• Activity:
Isolate every line in the records below with "delay" in it.

• Supplied data:
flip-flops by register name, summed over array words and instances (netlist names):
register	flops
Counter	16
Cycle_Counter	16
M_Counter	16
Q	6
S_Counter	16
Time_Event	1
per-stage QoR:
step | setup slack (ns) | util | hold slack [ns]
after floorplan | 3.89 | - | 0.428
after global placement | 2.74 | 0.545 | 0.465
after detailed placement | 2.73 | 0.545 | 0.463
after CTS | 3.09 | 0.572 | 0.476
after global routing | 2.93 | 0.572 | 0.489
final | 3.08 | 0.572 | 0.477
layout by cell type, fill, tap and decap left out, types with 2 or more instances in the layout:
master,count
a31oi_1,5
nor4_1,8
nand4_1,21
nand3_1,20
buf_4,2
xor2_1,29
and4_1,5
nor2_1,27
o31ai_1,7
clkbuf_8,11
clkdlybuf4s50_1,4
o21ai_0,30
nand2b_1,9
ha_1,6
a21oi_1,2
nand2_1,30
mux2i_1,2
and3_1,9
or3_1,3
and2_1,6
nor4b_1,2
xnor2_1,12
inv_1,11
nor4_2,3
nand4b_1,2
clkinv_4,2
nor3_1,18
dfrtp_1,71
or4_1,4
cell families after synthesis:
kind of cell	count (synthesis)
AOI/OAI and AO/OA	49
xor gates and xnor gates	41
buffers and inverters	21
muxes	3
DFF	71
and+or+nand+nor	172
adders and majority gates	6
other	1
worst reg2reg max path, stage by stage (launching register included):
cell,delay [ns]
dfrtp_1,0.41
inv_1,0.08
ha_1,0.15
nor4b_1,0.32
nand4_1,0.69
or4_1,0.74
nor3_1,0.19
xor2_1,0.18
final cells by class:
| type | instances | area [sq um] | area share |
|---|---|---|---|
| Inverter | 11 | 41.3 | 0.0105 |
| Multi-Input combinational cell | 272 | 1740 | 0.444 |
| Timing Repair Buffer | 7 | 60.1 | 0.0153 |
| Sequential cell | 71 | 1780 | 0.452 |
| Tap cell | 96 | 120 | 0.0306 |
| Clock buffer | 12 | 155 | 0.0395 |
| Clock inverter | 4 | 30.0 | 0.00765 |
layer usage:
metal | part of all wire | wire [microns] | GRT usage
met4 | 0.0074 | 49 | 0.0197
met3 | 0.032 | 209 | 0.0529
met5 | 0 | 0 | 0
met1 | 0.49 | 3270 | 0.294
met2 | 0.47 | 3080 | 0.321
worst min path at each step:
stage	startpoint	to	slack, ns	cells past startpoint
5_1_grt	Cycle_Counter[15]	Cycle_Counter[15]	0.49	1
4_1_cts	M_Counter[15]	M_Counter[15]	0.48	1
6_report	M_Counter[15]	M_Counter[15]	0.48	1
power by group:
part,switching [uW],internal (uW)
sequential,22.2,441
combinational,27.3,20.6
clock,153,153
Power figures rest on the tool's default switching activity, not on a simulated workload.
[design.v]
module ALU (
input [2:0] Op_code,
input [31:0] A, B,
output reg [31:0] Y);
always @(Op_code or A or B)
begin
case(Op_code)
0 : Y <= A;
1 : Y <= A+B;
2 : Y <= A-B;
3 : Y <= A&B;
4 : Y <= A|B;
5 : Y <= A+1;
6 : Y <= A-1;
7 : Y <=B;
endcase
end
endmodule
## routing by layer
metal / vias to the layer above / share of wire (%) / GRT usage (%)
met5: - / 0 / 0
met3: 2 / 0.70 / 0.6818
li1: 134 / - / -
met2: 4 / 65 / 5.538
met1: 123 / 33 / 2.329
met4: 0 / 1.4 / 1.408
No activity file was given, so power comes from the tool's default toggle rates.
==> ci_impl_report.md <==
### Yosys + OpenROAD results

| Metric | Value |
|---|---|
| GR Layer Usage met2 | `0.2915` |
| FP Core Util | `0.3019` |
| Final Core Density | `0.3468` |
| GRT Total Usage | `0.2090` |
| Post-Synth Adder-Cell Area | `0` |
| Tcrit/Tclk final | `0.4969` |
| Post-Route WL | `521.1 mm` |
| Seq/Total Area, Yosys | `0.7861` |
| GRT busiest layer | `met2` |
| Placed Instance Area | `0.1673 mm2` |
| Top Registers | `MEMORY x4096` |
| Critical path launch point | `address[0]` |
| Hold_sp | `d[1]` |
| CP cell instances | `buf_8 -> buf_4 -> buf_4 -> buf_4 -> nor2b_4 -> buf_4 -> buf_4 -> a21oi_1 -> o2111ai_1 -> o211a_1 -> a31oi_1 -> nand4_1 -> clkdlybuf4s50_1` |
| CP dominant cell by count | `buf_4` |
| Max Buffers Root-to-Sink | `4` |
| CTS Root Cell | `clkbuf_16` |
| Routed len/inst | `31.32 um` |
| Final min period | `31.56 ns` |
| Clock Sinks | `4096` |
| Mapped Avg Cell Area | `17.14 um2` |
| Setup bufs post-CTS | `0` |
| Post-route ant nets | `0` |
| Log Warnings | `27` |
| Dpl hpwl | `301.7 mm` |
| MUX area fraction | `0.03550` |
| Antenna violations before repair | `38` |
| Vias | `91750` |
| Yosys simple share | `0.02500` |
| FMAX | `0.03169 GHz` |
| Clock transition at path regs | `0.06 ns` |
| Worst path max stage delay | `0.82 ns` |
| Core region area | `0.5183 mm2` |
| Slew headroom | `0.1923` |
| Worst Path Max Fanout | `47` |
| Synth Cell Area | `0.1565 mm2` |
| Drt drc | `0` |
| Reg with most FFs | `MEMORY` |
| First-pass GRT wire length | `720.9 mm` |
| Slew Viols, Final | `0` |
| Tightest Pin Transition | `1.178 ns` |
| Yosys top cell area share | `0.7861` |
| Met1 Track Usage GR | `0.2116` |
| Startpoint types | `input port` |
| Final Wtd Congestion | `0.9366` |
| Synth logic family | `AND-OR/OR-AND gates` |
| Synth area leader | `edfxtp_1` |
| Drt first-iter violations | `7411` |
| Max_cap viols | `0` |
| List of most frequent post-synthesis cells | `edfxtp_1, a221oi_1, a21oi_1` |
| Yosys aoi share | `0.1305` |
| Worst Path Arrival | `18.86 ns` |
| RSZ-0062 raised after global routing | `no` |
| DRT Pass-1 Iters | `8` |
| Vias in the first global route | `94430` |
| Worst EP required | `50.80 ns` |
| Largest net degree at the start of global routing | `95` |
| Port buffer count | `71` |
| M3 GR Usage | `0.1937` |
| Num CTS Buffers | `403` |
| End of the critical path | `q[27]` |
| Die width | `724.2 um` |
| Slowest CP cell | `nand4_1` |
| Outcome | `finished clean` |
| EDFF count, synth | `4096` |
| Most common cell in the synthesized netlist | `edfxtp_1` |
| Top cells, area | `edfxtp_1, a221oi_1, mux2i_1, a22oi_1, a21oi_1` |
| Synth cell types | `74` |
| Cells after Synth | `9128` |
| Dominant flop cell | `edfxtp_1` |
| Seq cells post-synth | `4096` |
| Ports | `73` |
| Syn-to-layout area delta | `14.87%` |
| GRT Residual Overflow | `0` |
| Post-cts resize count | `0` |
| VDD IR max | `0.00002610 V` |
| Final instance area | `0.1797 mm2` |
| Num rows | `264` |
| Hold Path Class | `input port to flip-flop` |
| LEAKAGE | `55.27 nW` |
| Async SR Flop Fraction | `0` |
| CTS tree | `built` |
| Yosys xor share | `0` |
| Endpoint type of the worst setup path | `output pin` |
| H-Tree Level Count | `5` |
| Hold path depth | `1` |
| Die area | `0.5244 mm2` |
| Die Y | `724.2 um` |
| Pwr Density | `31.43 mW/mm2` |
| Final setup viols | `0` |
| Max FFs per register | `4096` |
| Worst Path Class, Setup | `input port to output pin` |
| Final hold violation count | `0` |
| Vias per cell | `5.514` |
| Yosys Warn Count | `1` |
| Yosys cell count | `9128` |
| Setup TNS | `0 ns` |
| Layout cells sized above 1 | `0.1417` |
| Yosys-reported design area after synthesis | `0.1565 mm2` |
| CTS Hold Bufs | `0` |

• Answer space:
cell,delay [ns]
| Worst path max stage delay | `0.82 ns` |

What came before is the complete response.